空中,风邪如同一只利箭,如飞梭,起起落落,无止境地穿凿着,发泄着。
胸中,像是堵着一块大石……
像他这样洒脱随性的,几乎从未有过什么愤懑,但今天这种愤懑道极致,甚至悲痛欲绝的感觉让他憋闷,让他揪心,让他癫迷,甚至想要杀人……
朱老头说的那番话,明明白白告诉他,叶家只是派来了个眼线,对于他身上发生的其他的却是不闻不问,无论他是被人欺负,被人陷害,还是主动地杀了、屠了,他们一概不管。

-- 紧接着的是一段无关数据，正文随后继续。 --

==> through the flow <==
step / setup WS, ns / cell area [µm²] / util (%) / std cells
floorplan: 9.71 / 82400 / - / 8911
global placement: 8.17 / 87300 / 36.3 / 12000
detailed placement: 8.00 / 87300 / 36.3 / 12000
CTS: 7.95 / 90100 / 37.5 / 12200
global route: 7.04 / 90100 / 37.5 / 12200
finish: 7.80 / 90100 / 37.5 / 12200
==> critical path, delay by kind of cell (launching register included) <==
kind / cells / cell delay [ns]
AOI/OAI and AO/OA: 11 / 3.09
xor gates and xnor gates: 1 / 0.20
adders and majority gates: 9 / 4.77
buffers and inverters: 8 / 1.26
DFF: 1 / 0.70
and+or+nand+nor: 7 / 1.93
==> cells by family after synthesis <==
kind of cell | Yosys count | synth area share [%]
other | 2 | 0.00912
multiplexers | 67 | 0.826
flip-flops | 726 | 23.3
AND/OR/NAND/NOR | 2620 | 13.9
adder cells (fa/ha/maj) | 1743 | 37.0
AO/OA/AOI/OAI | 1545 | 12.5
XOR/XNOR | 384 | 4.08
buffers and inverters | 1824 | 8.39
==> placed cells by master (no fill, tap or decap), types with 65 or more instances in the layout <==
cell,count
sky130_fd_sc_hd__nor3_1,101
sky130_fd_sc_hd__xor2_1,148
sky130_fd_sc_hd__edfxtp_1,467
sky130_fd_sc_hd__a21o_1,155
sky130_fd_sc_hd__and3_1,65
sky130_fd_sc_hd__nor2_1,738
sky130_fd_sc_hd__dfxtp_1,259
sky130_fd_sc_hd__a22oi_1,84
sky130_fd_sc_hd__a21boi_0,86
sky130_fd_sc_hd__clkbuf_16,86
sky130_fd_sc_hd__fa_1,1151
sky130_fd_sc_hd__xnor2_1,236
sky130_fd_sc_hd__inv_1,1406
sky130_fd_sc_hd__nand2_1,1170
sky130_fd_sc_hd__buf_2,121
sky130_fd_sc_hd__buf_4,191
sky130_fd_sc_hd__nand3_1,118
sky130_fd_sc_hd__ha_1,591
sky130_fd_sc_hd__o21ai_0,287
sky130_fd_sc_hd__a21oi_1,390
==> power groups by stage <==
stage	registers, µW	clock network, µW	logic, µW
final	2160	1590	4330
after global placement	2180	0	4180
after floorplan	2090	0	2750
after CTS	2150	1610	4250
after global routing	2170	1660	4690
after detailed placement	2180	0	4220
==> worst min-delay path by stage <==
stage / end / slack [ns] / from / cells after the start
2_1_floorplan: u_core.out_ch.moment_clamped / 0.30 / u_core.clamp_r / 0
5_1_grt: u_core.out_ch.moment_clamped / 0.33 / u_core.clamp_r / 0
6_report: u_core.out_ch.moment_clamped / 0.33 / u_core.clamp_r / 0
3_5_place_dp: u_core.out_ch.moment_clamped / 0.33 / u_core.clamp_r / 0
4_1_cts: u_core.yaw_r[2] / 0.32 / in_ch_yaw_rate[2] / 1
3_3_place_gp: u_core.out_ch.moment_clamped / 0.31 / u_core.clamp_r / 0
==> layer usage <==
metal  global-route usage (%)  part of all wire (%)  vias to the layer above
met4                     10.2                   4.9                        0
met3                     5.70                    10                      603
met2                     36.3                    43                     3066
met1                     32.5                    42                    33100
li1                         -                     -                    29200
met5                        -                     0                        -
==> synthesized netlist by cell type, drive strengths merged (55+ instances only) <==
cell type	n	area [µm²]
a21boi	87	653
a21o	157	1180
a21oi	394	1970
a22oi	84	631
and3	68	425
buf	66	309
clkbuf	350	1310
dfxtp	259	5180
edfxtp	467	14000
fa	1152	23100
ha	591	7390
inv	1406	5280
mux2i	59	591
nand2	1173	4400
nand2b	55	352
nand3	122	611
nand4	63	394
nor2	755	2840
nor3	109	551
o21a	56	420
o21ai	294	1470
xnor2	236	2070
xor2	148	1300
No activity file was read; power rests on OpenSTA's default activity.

既然这样,还留着我在这儿干嘛?要血脉的话,配种似的找个人给我配了,生几个孩子留着不就得了?暗中照料?照料个什么结果?不还是身死魂消?
叶风邪,你看到了吗?放下了吗?放得下吗?
叶家!等你们这个叶家乖孙血洗京府,我倒看看你们脸上什么表情!
夜,已深——
“嗖嗖”的破空声此起彼伏,风邪如鬼如魅,渐入西城。
这里不像东城那么热闹,人烟少,灯也少,因而像厉家大宅这种豪掷千金的地方足像璀璨的明珠,放眼可见。